My dear readers: Should you find yourself in want of a dark, brooding novel set among the dark, brooding moorlands of Yorkshire, look no further than Master of the Moor (1982), by Ruth Rendell.

Outwardly bluff and cheerful, the protagonist of this tale, Stephen Whalby, likes nothing better than roaming for hours among the hills, heather and tors of Vangmoor. But on one such solitary ramble, Stephen chances upon the body of a young woman, strangled, and with what must have been silken blonde hair cropped off roughly at her scalp.

The finding upsets Stephen, though it's difficult to detect that from the casual excitement with which he shares the finding with Lyn, his wife:
'You weren't long.'
  'I hadn't got far. Oh, Lord, darling, there's something pretty ghastly up there. A girl and she's dead. I found her lying among the Foinmen.'
  It occurred to Lyn -- fleetingly, to be gone in a moment -- that most men would have broken such a thing more gently to their wives. 
Even so, the event sets Stephen back on his heels, because the moor is more to him than just a place for respite and solitude. No one knows its paths, its stones, its forgotten mines and secret passages better than he does. He's come to feel a sense of ownership. He's even lately begun authoring a column in the local paper in which he styles himself as "The Voice of Vangmoor."

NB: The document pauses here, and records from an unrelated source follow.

`src/rtl/msi_pkg.sv`:
```
package msi_pkg;
   localparam int MSG_ADDR_W  = 64;
   localparam int PROG_DATA_W = 16;
   localparam int MSG_DATA_W  = 32;

   typedef logic [MSG_ADDR_W-1:0]  msg_addr_t;
   typedef logic [MSG_DATA_W-1:0]  msg_data_t;
   typedef logic [PROG_DATA_W-1:0] prog_data_t;

   // Merge a vector index into programmed data under a log2 count.
   function automatic prog_data_t merge_vec(prog_data_t base, int unsigned lg,
                                            int unsigned vec);
      prog_data_t keep;
      keep = prog_data_t'('1) << lg;
      return (base & keep) | prog_data_t'(vec);
   endfunction
endpackage

```
`src/rtl/msi_count_ctl.sv`:
```
module msi_count_ctl #(
   parameter int NUM_VEC = 32,
   parameter int LOG_W   = 3
) (
   input  logic [LOG_W-1:0]   log_req,
   output logic [LOG_W-1:0]   log_eff,
   output logic [NUM_VEC-1:0] cnt_mask
);
   localparam int LOG_MAX = (NUM_VEC > 1) ? $clog2(NUM_VEC) : 0;

   always_comb begin
      if (log_req > LOG_W'(LOG_MAX)) log_eff = LOG_W'(LOG_MAX);
      else                          log_eff = log_req;
   end

   for (genvar i = 0; i < NUM_VEC; i++) begin : g_lane
      assign cnt_mask[i] = ((32'(i)) >> log_eff) == 32'd0;
   end
endmodule

```
`src/rtl/msi_pend_arm.sv`:
```
module msi_pend_arm #(
   parameter int NUM_VEC  = 32,
   parameter bit HAS_MASK = 1'b1
) (
   input  logic               clk,
   input  logic               rst_n,
   input  logic               en,
   input  logic               wr,
   input  logic [NUM_VEC-1:0] req,
   input  logic [NUM_VEC-1:0] mask_in,
   input  logic [NUM_VEC-1:0] cnt_mask,
   input  logic [NUM_VEC-1:0] taken,
   output logic [NUM_VEC-1:0] pend_o,
   output logic [NUM_VEC-1:0] arm_o,
   output logic               err_o
);
   logic [NUM_VEC-1:0] mask_eff, mask_q, pend_q, pend_n;
   logic [NUM_VEC-1:0] arm_q, arm_n, legal, rel, rel_sel;
   logic               err_q;

   assign legal = req & cnt_mask;

   always_comb begin
      pend_n  = pend_q;
      arm_n   = '0;
      rel     = '0;
      rel_sel = wr ? {NUM_VEC{1'b1}} : mask_q;
      if (en) begin
         if (wr) pend_n = pend_n & cnt_mask;
         rel    = pend_n & ~mask_eff & rel_sel;
         pend_n = (pend_n & ~rel) | (legal & mask_eff);
         arm_n  = (arm_q & ~taken) | rel | (legal & ~mask_eff);
      end
   end

   if (HAS_MASK) begin : g_mask
      assign mask_eff = mask_in;
      always_ff @(posedge clk or negedge rst_n) begin
         if (!rst_n) begin
            pend_q <= '0;
            mask_q <= '0;
         end else begin
            pend_q <= pend_n;
            mask_q <= mask_eff;
         end
      end

      AST_MASKED_PARKS: assert property (@(posedge clk) disable iff (!rst_n)
         (en && |(req & cnt_mask & mask_in)) |=>
         ((pend_q & $past(req & cnt_mask & mask_in)) == $past(req & cnt_mask & mask_in)));
   end else begin : g_nomask
      assign mask_eff = '0;
      assign mask_q   = '0;
      assign pend_q   = '0;
   end

   always_ff @(posedge clk or negedge rst_n) begin
      if (!rst_n) begin
         arm_q <= '0;
         err_q <= 1'b0;
      end else begin
         arm_q <= arm_n;
         err_q <= en && |(req & ~cnt_mask);
      end
   end

   assign pend_o = pend_q;
   assign arm_o  = arm_q;
   assign err_o  = err_q;

   AST_ILLEGAL_FLAGGED: assert property (@(posedge clk) disable iff (!rst_n)
      (en && |(req & ~cnt_mask)) |=> err_o);
   AST_TRIM_ON_WRITE: assert property (@(posedge clk) disable iff (!rst_n)
      (en && wr) |=> ((pend_o & ~$past(cnt_mask)) == '0));
endmodule

```
`src/rtl/msi_lowest_pick.sv`:
```
module msi_lowest_pick #(
   parameter int NUM_VEC = 32,
   parameter int VEC_W   = 5
) (
   input  logic [NUM_VEC-1:0] cand,
   output logic [NUM_VEC-1:0] grant,
   output logic [VEC_W-1:0]   idx,
   output logic               any
);
   logic [NUM_VEC:0] below;

   assign below[0] = 1'b0;
   for (genvar i = 0; i < NUM_VEC; i++) begin : g_chain
      assign below[i+1] = below[i] | cand[i];
      assign grant[i]   = cand[i] & ~below[i];
   end
   assign any = below[NUM_VEC];

   always_comb begin
      idx = '0;
      for (int i = 0; i < NUM_VEC; i++) begin
         if (grant[i]) idx = idx | VEC_W'(i);
      end
   end
endmodule

```
`src/rtl/msi_msg_out.sv`:
```
module msi_msg_out
   import msi_pkg::*;
#(
   parameter int VEC_W  = 5,
   parameter int LOG_W  = 3,
   parameter bit HAS_64 = 1'b1
) (
   input  logic             clk,
   input  logic             rst_n,
   input  logic             en,
   input  logic             any,
   input  logic [VEC_W-1:0] idx,
   input  logic [LOG_W-1:0] log_eff,
   input  msg_addr_t        cap_addr,
   input  prog_data_t       cap_data,
   input  logic             ready,
   output logic             take,
   output logic             valid,
   output msg_addr_t        addr_o,
   output msg_data_t        data_o,
   output logic [VEC_W-1:0] vec_o
);
   msg_addr_t  addr_sel;
   prog_data_t merged;
   logic       vld_q;

   if (HAS_64) begin : g_a64
      assign addr_sel = cap_addr;
   end else begin : g_a32
      assign addr_sel = {32'h0, cap_addr[31:0]};
   end

   assign merged = merge_vec(cap_data, int'(log_eff), int'(idx));
   assign take   = en && any && !vld_q;

   always_ff @(posedge clk or negedge rst_n) begin
      if (!rst_n) begin
         vld_q  <= 1'b0;
         addr_o <= '0;
         data_o <= '0;
         vec_o  <= '0;
      end else if (take) begin
         vld_q  <= 1'b1;
         addr_o <= addr_sel;
         data_o <= {16'h0, merged};
         vec_o  <= idx;
      end else if (vld_q && ready) begin
         vld_q  <= 1'b0;
      end
   end

   assign valid = vld_q;

   AST_HOLD_STABLE: assert property (@(posedge clk) disable iff (!rst_n)
      (vld_q && !ready) |=> (vld_q && $stable(addr_o) && $stable(data_o) && $stable(vec_o)));
   AST_GAP_AFTER_ACCEPT: assert property (@(posedge clk) disable iff (!rst_n)
      (vld_q && ready) |=> !vld_q);
   AST_START_NEEDS_EN: assert property (@(posedge clk) disable iff (!rst_n)
      $rose(vld_q) |-> $past(en));
endmodule

```
`src/rtl/msi_vec_engine.sv`:
```
module msi_vec_engine
   import msi_pkg::*;
#(
   parameter int NUM_VEC  = 32,
   parameter int LOG_W    = 3,
   parameter bit HAS_MASK = 1'b1,
   parameter bit HAS_64   = 1'b1,
   localparam int VEC_W   = (NUM_VEC > 1) ? $clog2(NUM_VEC) : 1
) (
   input  logic                   clk,
   input  logic                   rst_n,
   input  logic                   cap_en,
   input  logic [LOG_W-1:0]       cap_log_cnt,
   input  logic [MSG_ADDR_W-1:0]  cap_addr,
   input  logic [PROG_DATA_W-1:0] cap_data,
   input  logic [NUM_VEC-1:0]     cap_mask,
   input  logic                   cap_wr,
   input  logic [NUM_VEC-1:0]     irq_req,
   output logic [NUM_VEC-1:0]     pend_o,
   output logic                   req_err,
   output logic                   msg_valid,
   input  logic                   msg_ready,
   output logic [MSG_ADDR_W-1:0]  msg_addr,
   output logic [MSG_DATA_W-1:0]  msg_data,
   output logic [VEC_W-1:0]       msg_vec
);
   if (NUM_VEC < 1 || NUM_VEC > 32 || (NUM_VEC & (NUM_VEC - 1)) != 0) begin : g_bad_num
      $error("NUM_VEC must be a power of two from 1 to 32");
   end
   if ((2 ** LOG_W) - 1 < ((NUM_VEC > 1) ? $clog2(NUM_VEC) : 0)) begin : g_bad_log
      $error("LOG_W too narrow for NUM_VEC");
   end

   logic [LOG_W-1:0]   log_eff;
   logic [NUM_VEC-1:0] cnt_mask, arm, grant, taken;
   logic [VEC_W-1:0]   idx;
   logic               any, take;

   msi_count_ctl #(.NUM_VEC(NUM_VEC), .LOG_W(LOG_W)) u_cnt (
      .log_req (cap_log_cnt),
      .log_eff (log_eff),
      .cnt_mask(cnt_mask)
   );

   msi_pend_arm #(.NUM_VEC(NUM_VEC), .HAS_MASK(HAS_MASK)) u_pend (
      .clk     (clk),
      .rst_n   (rst_n),
      .en      (cap_en),
      .wr      (cap_wr),
      .req     (irq_req),
      .mask_in (cap_mask),
      .cnt_mask(cnt_mask),
      .taken   (taken),
      .pend_o  (pend_o),
      .arm_o   (arm),
      .err_o   (req_err)
   );

   msi_lowest_pick #(.NUM_VEC(NUM_VEC), .VEC_W(VEC_W)) u_pick (
      .cand (arm),
      .grant(grant),
      .idx  (idx),
      .any  (any)
   );

   assign taken = take ? grant : '0;

   msi_msg_out #(.VEC_W(VEC_W), .LOG_W(LOG_W), .HAS_64(HAS_64)) u_out (
      .clk     (clk),
      .rst_n   (rst_n),
      .en      (cap_en),
      .any     (any),
      .idx     (idx),
      .log_eff (log_eff),
      .cap_addr(cap_addr),
      .cap_data(cap_data),
      .ready   (msg_ready),
      .take    (take),
      .valid   (msg_valid),
      .addr_o  (msg_addr),
      .data_o  (msg_data),
      .vec_o   (msg_vec)
   );
endmodule

```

Soon, when another blonde woman goes missing and Stephen insinuates himself into the search, he begins to think of himself as 'Master of the Moor.' Stephen's desire to control all that occurs on the moor becomes a compulsion.

The effect of Stephen's obsession with the moor on the narrative complications is brilliant. Stephen's actions -- discovering the first body and then leading the search for the next -- place him in the unenviable position of prime suspect in the eyes of the local police.

Even Miss Lemon began to wonder about Stephen as his breezy outward behaviour soon shifted to reveal a darker interior. With all his 'Good Lords' and 'Good griefs,' one doesn't know whether his exasperation is simply good-humoured bemusement or something more sinister.

Of the final scene, Miss Lemon will say but this: it leaves one gasping for breath.

In all, Master of the Moor, with its moody setting and psychological suspense, is just the sort of novel to read as October drifts darkly into November. 


  1. Oh, I've got to read this one, simply to find out what that means.

    I read quite a bit of Ruth Rendell at one point in my reading life, and I think perhaps I've been too long away.

  2. Miss Lemon is very fond of Ruth Rendell, too. And if you like her, you're bound to like Margaret Yorke. Have you read any of her whydunits? They're quite addictive!

  3. I haven't gotten to her yet, but I have Mortal Remains right here on my shelf.

  4. I remember liking this one. Just finished reading her newest, Portobello. I liked it -- perhaps not as much as some others but nobody does quirk like the Baroness.

  5. You said it, Olive. With style, as usual : )

  6. The 1994 BBC television movie of Master of the Moor, with Colin Firth as Stephen, is pretty hair-raising and heart-wrenching.